【萬物相】旭日昇天旗

 予定通りならば、今年7月にドイツ・バイロイトで行われた世界的に有名な「リヒャルト・ワーグナー音楽祭(バイロイト音楽祭)」の主人公は、ロシア出身の声楽家エフゲニー・ニキティンのはずだった。ニキティンは2年前、同音楽祭の開幕オペラ『さまよえるオランダ人』の主役に抜てきされ、すでにリハーサルも済んでいた。しかし、公演直前になって、ニキティンが16歳のときにヘビーメタルバンドで上着を脱ぎ、ドラムをたたく姿がドイツのテレビで放送されると、状況が一変した。彼の右胸には、ナチスのシンボルマークであるハーケンクロイツ(逆かぎ十字)の入れ墨が刻まれていたのだ。

 第2次大戦後のドイツでは、ヒトラーの亡霊を思わせるナチの模様や制服、ナチ式の敬礼が法律で禁止されている。ニキティンは「入れ墨は若いころに彫ったものだが、私の人生で犯してはならない大きな間違いだった」と謝罪した。公演は服を着て行うため、公演中に入れ墨が見えることはない。だが、ニキティンはすぐにバイロイトを離れなければならなかった。代わりに、韓国人声楽家のサミュエル・ユン(韓国名:ユン・テヒョン)が代役で『さまようオランダ人』の主役を見事にこなし、同音楽祭の新たなスターになった。

 1854年、薩摩藩主・島津斉彬は日本船と外国船と区別するため、白い布に赤い太陽を描いた旗を掲げることを徳川幕府に提案した。日本の国旗「日の丸」の起源だ。日本は日清戦争、日露戦争で、日の丸の太陽の周りに赤い太陽光が広がっていく模様を描き、軍旗として使用した。日の出のような日本の気勢が込められているとして「旭日昇天旗」と呼ばれた。

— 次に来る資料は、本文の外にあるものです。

### design/flow/run.sh
#!/bin/bash
# OpenROAD 26Q1-2900-gdf79404cd8, Yosys 0.63+post, stock flow scripts
make -C /OpenROAD-flow-scripts/flow DESIGN_CONFIG=/design/flow/config.mk WORK_HOME=/design/flow/orfs finish
### design/flow/config.mk
export PLATFORM = sky130hd
export DESIGN_NAME = ALU
export DESIGN_NICKNAME = ALU
export VERILOG_FILES = /design/flow/design.v
export SDC_FILE = /design/flow/constraint.sdc
export NUM_CORES = 4
export LEC_CHECK = 1
export CORE_UTILIZATION = 50
### design/flow/constraint.sdc
current_design ALU

set clk_period 21.0
set clk_io_pct 0.2

create_clock -name clk0 -period $clk_period

set non_clock_inputs [all_inputs -no_clocks]
set_input_delay [expr $clk_period * $clk_io_pct] -clock clk0 $non_clock_inputs
set_output_delay [expr $clk_period * $clk_io_pct] -clock clk0 [all_outputs]
==> design/flow/design.v <==
module adder #(parameter data_width = 32) (
    input [data_width - 1 : 0] in_1, 
    input [data_width - 1 : 0] in_2,
    output [data_width - 1 : 0] out);
assign out = in_1 + in_2;
endmodule
module mux_2_to_1 #(parameter data_width = 32) (
    input [data_width - 1 : 0] A,
    input [data_width - 1 : 0] B,
    input Enable,
    output [data_width - 1 : 0] C);
assign C = Enable ? B : A;
endmodule
module BranchCalculator (
    input [31:0] ID_EX_PC,
    input [31:0] ID_EX_rs1_data,
    input [31:0] ID_EX_imm,
    input alu_bcond,
    input ID_EX_branch,
    input ID_EX_is_jal,
    input ID_EX_is_jalr,
    output reg [31:0] actual_pc,
    output reg actual_taken,
    output reg update_B_history,
    output reg update_B_target
);
wire [31:0] is_jalr_mux_out;
wire [31:0] jump_addr;
mux_2_to_1 is_jalr_mux (
.A (ID_EX_PC),     
.B (ID_EX_rs1_data),   
.Enable (ID_EX_is_jalr),    
.C (is_jalr_mux_out)            
);
adder Add_imm(
.in_1(is_jalr_mux_out),   
.in_2(ID_EX_imm),   
.out(jump_addr)     
);
always @(*) begin
    if (ID_EX_is_jal || ID_EX_is_jalr || (ID_EX_branch && alu_bcond)) begin
        actual_pc = jump_addr;
        actual_taken = 1;
    end
    else begin
        actual_pc = ID_EX_PC + 4;
        actual_taken = 0;
    end
    update_B_history = 0;
    update_B_target = 0;
    if (ID_EX_branch) begin  
        update_B_history = 1;
    end
    if (actual_taken) begin  
        update_B_target = 1;
    end
end
endmodule
==> design/flow/run.sh <==
#!/bin/bash
# OpenROAD 26Q1-2900-gdf79404cd8, Yosys 0.63+post, stock flow scripts
make -C /OpenROAD-flow-scripts/flow DESIGN_CONFIG=/design/flow/config.mk WORK_HOME=/design/flow/orfs finish
==> design/flow/config.mk <==
export PLATFORM = sky130hd
export DESIGN_NAME = BranchCalculator
export DESIGN_NICKNAME = BranchCalculator
export VERILOG_FILES = /design/flow/design.v
export SDC_FILE = /design/flow/constraint.sdc
export NUM_CORES = 4
export LEC_CHECK = 1
export CORE_UTILIZATION = 50
==> design/flow/constraint.sdc <==
current_design BranchCalculator

set clk_period 12.4
set clk_io_pct 0.2

create_clock -name clk0 -period $clk_period

set non_clock_inputs [all_inputs -no_clocks]
set_input_delay [expr $clk_period * $clk_io_pct] -clock clk0 $non_clock_inputs
set_output_delay [expr $clk_period * $clk_io_pct] -clock clk0 [all_outputs]
==> COMMIT_EDITMSG <==
Record implementation results from latest flow run

- Yosys reports a chip area of 3060 µm².
- Diodes inserted: 0
- Post-detailed-route via-to-cell ratio: 5.93
- Per the final layout report, the fraction of cells sized above drive strength 1 comes to 7.92%.
- Number of global-route vias before repair: 3,575
* Total number of placement rows: 28
- The number of cells reported by Yosys stat comes to approximately 450.
- Fraction of met1 tracks used by global routing: 41.9%
* Reported leakage power: approximately 1.8 nW
- The largest single stage delay on the critical path is 480 ps.
- The critical path's slowest stage uses the library cell clkdlybuf4s50_1.
* Final worst hold slack: about 5800 ps
- The report counts max-capacitance violations totalling 0.
- The worst path uses between 70 and 80% of the clock period.
* Post-CTS setup buffer count: 0
* Estimated wirelength of the detail-placed design: approximately 8500 µm
- Synthesis produced about 450 cells.
- Maximum fanout along the worst path: 34
- For this run, the number of Yosys warnings is 1.
* Number of inserted filler cells in the final layout: 442
- Number of clock-tree buffers in the layout: 0
- Global routing used 56.6% of the available met2 tracks.
- The synthesis stats list as the most numerous cell nand2_1.
- Final setup violation count: 0
- Area growth from synthesis to final layout: 45.4%
- Drt drc: 0
* Most crowded layer after global routing: met2
- Post-CTS resize count: 0
- Counting instances in the post-synthesis netlist gives the leading cell types as nand2_1 (54), a21oi_1 (46), nor2_1 (39), ha_1 (32), mux2_2 (30).
- Largest net degree at the start of global routing: 39
- Hold buffer count at CTS: 0
- Final GP Congestion: 0.975
- In this run the cell area of the synthesized design comes to 3060 µm².
* Storage cell area: 0 µm²
- Summed over all failing endpoints, the final setup total negative slack is 0 ps.
- For reference, the post-synthesis area per instance comes to 6.80 µm².
- CP most frequent cell: clkdlybuf4s50_1
- According to the timing report, the arrival time at the worst endpoint equals 6230 ps.
- After detailed routing, the average wire length per cell comes to 15.9 µm.
- At the pin with the least slew margin, the transition time is ~540 ps.
- The first global-routing pass estimated 16,200 µm of wire.
* Fraction of the core area occupied by cells at floorplan: 51.7%
- Sum of internal, switching and leakage power: 249 µW
- In this run, placement finished with an instance count of around 640.
* Final Hold Viols: 0
- Global routing met3 resource utilization: 3.69%
- Per the OpenROAD floorplan log, the area of the die is 6440 µm².
- Setup repair after global routing left no endpoint under its margin.
- Cell area leaders: ha_1 (13%), mux2_2 (11%), xor2_1 (8.0%)
- The total area inside the core boundary comes to 5920 µm².
* Worst-case vdd ir drop: 0.0000413 V
* Fmax: 0.115 GHz
- Data on the critical path is required at its endpoint by 9920 ps.
* Sum of routed wire length over all layers: between 10,000 and 15,000 µm
- Tool warnings: 33
* Category of the most critical setup path: input pin to primary output
- Per the synthesis report, the dominant area consumer among library cells is ha_1.
- Number of max-slew violations in the final report: 0
- In the Yosys report, the sequential cells make up 0% of the chip area.
- In this run, distinct cell masters in the synthesized netlist total 54.
- Final critical-path required period: 8710 ps
* Initial antenna violation count: 0
- Worst setup EP type: primary output
- Max-slew headroom: 64.0%
* Width of the chip: 80.3 µm
* Pre-antenna DRT Iters: 5
- Per the synthesis report, the single largest cell type by area occupies roughly an eighth of cell area.
* Type of origin of the critical path: input pin
- The routed layout has roughly 3.8k vias.
- First DRT Iteration DRCs: ~170
* Status: complete, no violations
- Combined global-route utilization of all metal layers: 32.0%
- Leaving out filler cells and counting taps, the final layout contains 643.
- IO Count: 135
* Antenna viol nets, final: 0
- Cell area power density: approximately 56 nW/µm²
* Hold Crit Class: input pin to primary output
- The critical path goes through clkdlybuf4s50_1, buf_4, mux2_2, ha_1, fa_1, a21oi_1, nor2_1, o21a_1, a21o_1, o22ai_1, a41oi_1, o21ai_1, clkdlybuf4s50_1.
- During placement, the flow inserted port buffers numbering around 140.
* Number of sequential cells: 0
- The floorplan step set the die height to between 80 and 90 µm.
- Per the GRT congestion report, total overflow comes to 0.
$ cat run.sh
#!/bin/bash
# OpenROAD 26Q1-2900-gdf79404cd8, Yosys 0.63+post, stock flow scripts
make -C /OpenROAD-flow-scripts/flow DESIGN_CONFIG=/design/flow/config.mk WORK_HOME=/design/flow/orfs finish
$ cat config.mk
export PLATFORM = sky130hd
export DESIGN_NAME = BranchPredictor
export DESIGN_NICKNAME = BranchPredictor
export VERILOG_FILES = /design/flow/design.v
export SDC_FILE = /design/flow/constraint.sdc
export NUM_CORES = 4
export LEC_CHECK = 1
export CORE_UTILIZATION = 30
$ cat constraint.sdc
current_design BranchPredictor

set clk_period 24.5
set clk_io_pct 0.2

create_clock -name clk0 -period $clk_period [get_ports {clk}]

set non_clock_inputs [all_inputs -no_clocks]
set_input_delay [expr $clk_period * $clk_io_pct] -clock clk0 $non_clock_inputs
set_output_delay [expr $clk_period * $clk_io_pct] -clock clk0 [all_outputs]
$ cat design.v
module adder #(parameter data_width = 32) (
    input [data_width - 1 : 0] in_1, 
    input [data_width - 1 : 0] in_2,
    output [data_width - 1 : 0] out);
assign out = in_1 + in_2;
endmodule
module mux_2_to_1 #(parameter data_width = 32) (
    input [data_width - 1 : 0] A,
    input [data_width - 1 : 0] B,
    input Enable,
    output [data_width - 1 : 0] C);
assign C = Enable ? B : A;
endmodule
module BranchPredictor #(
    parameter tag_size = 25, idx_size = 5, entry_size = 32
) 
(
    input reset,
    input clk,
    input [31:0] current_pc,
    input update_B_history,
    input update_B_target,
    input [31:0] ID_EX_PC,
    input [31:0] actual_pc,
    input actual_taken,
    output pred_taken,  
    output [31:0] pred_pc    
);
integer i;
wire [idx_size - 1 : 0] idx = current_pc[6:2];  
wire [tag_size - 1 : 0] tag = current_pc[31:7];
wire [idx_size - 1 : 0] pht_idx;
wire [31:0] not_taken_pc;
wire [idx_size - 1 : 0] ID_EX_idx = ID_EX_PC[6:2];
wire [tag_size - 1 : 0] ID_EX_tag = ID_EX_PC[31:7];
wire [idx_size - 1 : 0] ID_EX_pht_idx;
wire [idx_size - 1 : 0] extended_actual_taken = 5'b0;
reg [idx_size - 1 : 0] BHSR;     
reg [31:0] BTB[0 : entry_size - 1];  
reg [tag_size - 1 : 0] TAG_table[0 : entry_size - 1];  
reg [1:0] PHT[0 : entry_size - 1];  
assign pht_idx = idx ^ BHSR;
assign pred_taken = (tag == TAG_table[idx]) && PHT[pht_idx][1];  
assign extended_actual_taken[0] = actual_taken;
assign ID_EX_pht_idx = ID_EX_idx ^ BHSR;
adder Add_PC_4_NT (
    .in_1(current_pc),   
    .in_2(4),   
    .out(not_taken_pc)     
);
mux_2_to_1 pred_taken_mux (
    .A (not_taken_pc),   
    .B (BTB[idx]),   
    .Enable (pred_taken),  
    .C (pred_pc)    
);
always @(posedge clk) begin
    if (reset) begin
        BHSR <= 5'b0;
        for (i = 0; i < entry_size; i = i + 1) begin
            BTB[i] = 32'b0;  
            TAG_table[i] = -25'b1;
            PHT[i] = 2'b11;  
        end
    end
    else begin
        if (update_B_history) begin
            if (actual_taken)
                if (PHT[ID_EX_pht_idx] == 2'b11)
                    PHT[ID_EX_pht_idx] <= 2'b11;
                else
                    PHT[ID_EX_pht_idx] <= PHT[ID_EX_pht_idx] + 1;
            else  
                if (PHT[ID_EX_pht_idx] == 2'b00)
                    PHT[ID_EX_pht_idx] <= 2'b00;
                else
                    PHT[ID_EX_pht_idx] <= PHT[ID_EX_pht_idx] - 1;
            BHSR <= (BHSR << 1) + extended_actual_taken;
        end
        if (update_B_target) begin
            if (TAG_table[ID_EX_idx] != ID_EX_tag || BTB[ID_EX_idx] != actual_pc) begin
                TAG_table[ID_EX_idx] <= ID_EX_tag;
                BTB[ID_EX_idx] <= actual_pc;
            end
        end
    end
end
endmodule
==> flow_metrics.tcl <==
# collected from the flow reports
set metrics [dict create \
    status "did not finish" \
    lastStage "synthesis (1_2_yosys)" \
    error "ERROR: Found 1 problems in 'check -assert'." \
    top_area_share_pct 39.4 \
    largest_area_cell "dfxtp_1" \
    numSynthFlops 1888 \
    ys_types 86 \
    enable_flop_cells 0 \
    yosys_cells 10200 \
    async_flop_share_pct 0 \
    area_leaders "dfxtp_1 (39%), mux2i_1 (20%), nand2b_1 (6.8%), a22oi_1 (5.9%), nor2_1 (4.2%)" \
    yosys_warnings 7 \
    synth_chip_area_um2 95800 \
    ys_seq_share_pct 39.4 \
    flop_cell "dfxtp_1" \
]
cells in the mapped netlist (8+ instances only):
cell and instances:
and3_1 349, a2111oi_0 110, or4_1 8, a22o_1 310, nor2b_1 15, and4_1 17, buf_4 48, nand3b_1 12
nor2_1 1063, a222oi_1 62, a22oi_1 758, a21oi_1 79, nor3_1 99, nand4_1 218, buf_1 108, a211o_1 66
xor2_1 34, nor4_1 38, buf_6 110, nand2_1 173, a211oi_1 17, mux2i_1 1893, a32oi_1 13, mux2_2 28
or3_1 14, nand3_2 28, nand3_1 199, xnor2_1 36, o22ai_1 19, nand4b_1 13, buf_2 116, o21a_1 10
dfxtp_1 1888, o21ai_0 66, a221oi_1 299, clkbuf_1 683, nand2b_1 1040, inv_1 27
cell families after synthesis:
kind of cell	after synthesis	share of synthesized area, %
AOI/OAI and AO/OA	1873	15.6
xor gates and xnor gates	70	0.640
adders and majority gates	6	0.0783
buffers and inverters	1096	5.53
DFF	1888	39.4
muxes	1922	20.1
other	1	0.00391
and+or+nand+nor	3348	18.6
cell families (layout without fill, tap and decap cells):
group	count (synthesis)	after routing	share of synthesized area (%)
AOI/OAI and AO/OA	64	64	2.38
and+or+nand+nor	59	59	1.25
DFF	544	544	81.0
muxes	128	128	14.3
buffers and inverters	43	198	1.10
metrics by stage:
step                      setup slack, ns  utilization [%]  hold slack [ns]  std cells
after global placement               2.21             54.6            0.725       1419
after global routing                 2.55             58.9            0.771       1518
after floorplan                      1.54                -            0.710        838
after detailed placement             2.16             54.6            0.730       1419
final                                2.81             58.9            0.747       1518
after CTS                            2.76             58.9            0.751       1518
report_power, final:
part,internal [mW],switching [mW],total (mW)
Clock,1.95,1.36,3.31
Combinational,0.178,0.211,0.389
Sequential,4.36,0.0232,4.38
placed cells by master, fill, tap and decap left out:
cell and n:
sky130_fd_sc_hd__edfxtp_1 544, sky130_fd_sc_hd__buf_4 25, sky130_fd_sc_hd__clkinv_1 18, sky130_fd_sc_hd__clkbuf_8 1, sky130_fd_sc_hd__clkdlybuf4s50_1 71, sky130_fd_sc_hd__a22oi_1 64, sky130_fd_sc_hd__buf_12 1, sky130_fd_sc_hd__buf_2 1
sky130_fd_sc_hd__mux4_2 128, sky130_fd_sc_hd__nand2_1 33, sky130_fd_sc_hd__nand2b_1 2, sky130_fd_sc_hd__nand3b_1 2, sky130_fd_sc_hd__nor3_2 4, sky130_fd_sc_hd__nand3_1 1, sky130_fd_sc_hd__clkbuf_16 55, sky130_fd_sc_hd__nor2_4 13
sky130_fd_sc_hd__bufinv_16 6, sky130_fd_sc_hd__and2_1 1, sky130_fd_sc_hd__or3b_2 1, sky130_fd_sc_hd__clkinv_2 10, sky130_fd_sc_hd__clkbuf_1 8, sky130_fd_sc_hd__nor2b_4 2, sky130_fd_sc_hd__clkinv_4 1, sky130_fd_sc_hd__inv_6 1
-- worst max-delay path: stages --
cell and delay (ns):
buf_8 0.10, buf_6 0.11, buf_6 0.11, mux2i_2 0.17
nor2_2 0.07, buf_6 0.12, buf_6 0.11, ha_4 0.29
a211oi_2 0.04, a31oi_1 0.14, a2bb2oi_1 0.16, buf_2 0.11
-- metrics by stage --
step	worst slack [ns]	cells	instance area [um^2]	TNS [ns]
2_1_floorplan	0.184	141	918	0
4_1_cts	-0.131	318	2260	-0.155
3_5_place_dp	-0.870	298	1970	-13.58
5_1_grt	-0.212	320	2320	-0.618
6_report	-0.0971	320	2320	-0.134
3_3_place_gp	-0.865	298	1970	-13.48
<file path="flow/config.mk">
export PLATFORM = sky130hd
export DESIGN_NAME = Clock_divider
export DESIGN_NICKNAME = Clock_divider
export VERILOG_FILES = /design/flow/design.v
export SDC_FILE = /design/flow/constraint.sdc
export NUM_CORES = 4
export LEC_CHECK = 1
export CORE_AREA = 10 10 104 104
export DIE_AREA = 0 0 114 114
</file>
<file path="flow/constraint.sdc">
current_design Clock_divider

set clk_period 6.4
set clk_io_pct 0.2

create_clock -name clk0 -period $clk_period [get_ports {clk50MHz}]

set non_clock_inputs [all_inputs -no_clocks]
set_input_delay [expr $clk_period * $clk_io_pct] -clock clk0 $non_clock_inputs
set_output_delay [expr $clk_period * $clk_io_pct] -clock clk0 [all_outputs]
</file>
<file path="flow/design.v">
module Clock_divider(
	output		  	   			clk1kHz,
	input								clk50MHz
);
parameter clkdivide= 50000; 
reg flash; 
reg [30:0] count=0;
assign clk1kHz= flash;
always @(posedge clk50MHz) begin
	if(count<<1==clkdivide) begin 
	count=31'b0;
	flash= ~flash;
	end
	else count = count + 1;
end
endmodule
</file>
<file path="flow/run.sh">
#!/bin/bash
# OpenROAD 26Q1-2900-gdf79404cd8, Yosys 0.63+post, stock flow scripts
make -C /OpenROAD-flow-scripts/flow DESIGN_CONFIG=/design/flow/config.mk WORK_HOME=/design/flow/orfs finish
</file>
`./run.sh`:
```
#!/bin/bash
# OpenROAD 26Q1-2900-gdf79404cd8, Yosys 0.63+post, stock flow scripts
make -C /OpenROAD-flow-scripts/flow DESIGN_CONFIG=/design/flow/config.mk WORK_HOME=/design/flow/orfs finish
```
`./config.mk`:
```
export PLATFORM = sky130hd
export DESIGN_NAME = Magic
export DESIGN_NICKNAME = Magic
export VERILOG_FILES = /design/flow/design.v
export SDC_FILE = /design/flow/constraint.sdc
export NUM_CORES = 4
export LEC_CHECK = 1
export CORE_UTILIZATION = 50
```
`./constraint.sdc`:
```
current_design Magic

set clk_period 3.8
set clk_io_pct 0.2

create_clock -name clk0 -period $clk_period [get_ports {clk}]

set non_clock_inputs [all_inputs -no_clocks]
set_input_delay [expr $clk_period * $clk_io_pct] -clock clk0 $non_clock_inputs
set_output_delay [expr $clk_period * $clk_io_pct] -clock clk0 [all_outputs]
```
$ cat flow/design.v
module send_alphabet(
   input logic clk_25mhz,
   output logic ftdi_rxd,
   output logic [7:0] led
);
   logic clk;
   logic uart_tx_ready, uart_tx_done, uart_tick;
   logic [7:0] increment_counter;
   logic [7:0] sending_data;
   assign clk = clk_25mhz;
   enum logic [3:0] {SENDING, WAIT1, WAIT2} currState, nextState;
      always_ff @(posedge clk) begin
         currState <= nextState;
      end
      always_ff @(posedge clk) begin
         if (increment_counter == 8'd25 && uart_tx_done) begin
            increment_counter <= '0;
         end else if (uart_tx_done) begin
            increment_counter <= increment_counter + 1;
         end
      end
      uart_tx byte_sender (.clk_25mhz(clk_25mhz),
                           .uart_tx_ready(uart_tx_ready),
                           .uart_tx_done(uart_tx_done),
                           .uart_tick_out(uart_tick),
                           .led(led),
                           .ftdi_txd(ftdi_rxd),
                           .sending_data(sending_data)
                           );
   assign sending_data = 8'd65 + increment_counter;
   always_comb begin
     uart_tx_ready = 1'b0;
     nextState = WAIT1;
      case (currState)
         WAIT1: begin
            uart_tx_ready = 1'b0;
            nextState = uart_tick ? WAIT2 : WAIT1;
         end
         WAIT2: begin
            uart_tx_ready = 1'b0;
            nextState = uart_tick ? SENDING : WAIT2;
         end
         SENDING: begin
            uart_tx_ready = 1'b1;
            nextState = uart_tx_done ? WAIT1 : SENDING;
         end
      endcase
   end
endmodule : send_alphabet
module uart_tx(
   input logic clk_25mhz,
   input logic [7:0] sending_data,
   input logic uart_tx_ready,
   output logic [7:0] led,
   output logic ftdi_txd,
   output logic uart_tx_done,
   output logic uart_tick_out
);
   logic clk;
   assign clk = clk_25mhz;
   localparam NUM_CYCLES = 2604;  
   logic uart_tick;
   logic [2:0] current_bit_of_byte;
   logic [7:0] shifted_data;
   logic [$clog2(NUM_CYCLES):0] cycle_counter;
   enum logic [3:0] {IDLE, START, DATA, STOP} currState, nextState;
   assign uart_tick = (cycle_counter == NUM_CYCLES);
   assign uart_tick_out = uart_tick;
   always_ff @(posedge clk) begin
      if (uart_tick) begin
         cycle_counter <= '0;
      end else begin
         cycle_counter <= cycle_counter + 1;
      end
   end
   always_ff @(posedge clk) begin
      if (currState == DATA && uart_tick) begin
         current_bit_of_byte <= current_bit_of_byte + 1;  
      end
   end
   always_ff @(posedge clk) begin
      currState <= nextState;
   end
   assign uart_tx_done = (current_bit_of_byte == 3'd7) && (uart_tick);
   assign led = sending_data;
   assign shifted_data = (sending_data >> current_bit_of_byte);
   always_comb begin
      ftdi_txd = 1'b1;
      nextState = IDLE;
      case (currState)
         IDLE: begin
            ftdi_txd = 1'b1;
            nextState = uart_tx_ready ? START : IDLE;
         end
         START: begin
            ftdi_txd = 1'b0;
            nextState = uart_tick ? DATA : START;
         end
         DATA: begin
            ftdi_txd = shifted_data[0];
            nextState = (current_bit_of_byte == 3'd7 && uart_tick) ? STOP : DATA;
         end
         STOP: begin
            ftdi_txd = 1'b1;
            nextState = uart_tick ? IDLE : STOP;
         end
      endcase
   end
endmodule : uart_tx
$ cat flow/run.sh
#!/bin/bash
# OpenROAD 26Q1-2900-gdf79404cd8, Yosys 0.63+post, stock flow scripts
make -C /OpenROAD-flow-scripts/flow DESIGN_CONFIG=/design/flow/config.mk WORK_HOME=/design/flow/orfs finish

 その後1945年に太平洋戦争が終わるまで、旭日昇天旗は軍国主義の日本のシンボルだった。生きた人間を人体実験の対象にした731部隊、旧日本軍が罪のない中国人100人に対し、誰が早く首を切れるかを競い合った南京大虐殺の現場にも旭日昇天旗がはためいていた。旧日本軍の性奴隷(従軍慰安婦)たちのやるせない思いが詰まり、私たちの父や祖父が強制的に連れて行かれ徴兵された現場にも旭日昇天旗は翻っていた。日本が敗戦後に心から過去を反省し、許しを請うなら、まず旭日昇天旗を永遠に地中に葬ることから始めるべきだった。

 日本サッカー協会は19日から日本で開幕した国際サッカー連盟(FIFA)U20(20歳以下)女子ワールドカップを前に、ホームページで旭日昇天旗をスタジアムへの持ち込み禁止品目として告知したが、1週間後に削除した。日本が独島(日本名:竹島)問題、釣魚島(日本名:尖閣諸島)問題で韓国・中国と対立している時期だけに、こうした翻意の背景が気になる。ロンドン五輪でも日本の体操選手団が旭日昇天旗を連想させるユニホームを着て出場し、物議を醸した。早々にナチスのシンボルマークを禁止したドイツと、旭日昇天旗を今でもあがめる日本を見ると、両国の国の品格には大きな違いが感じられる。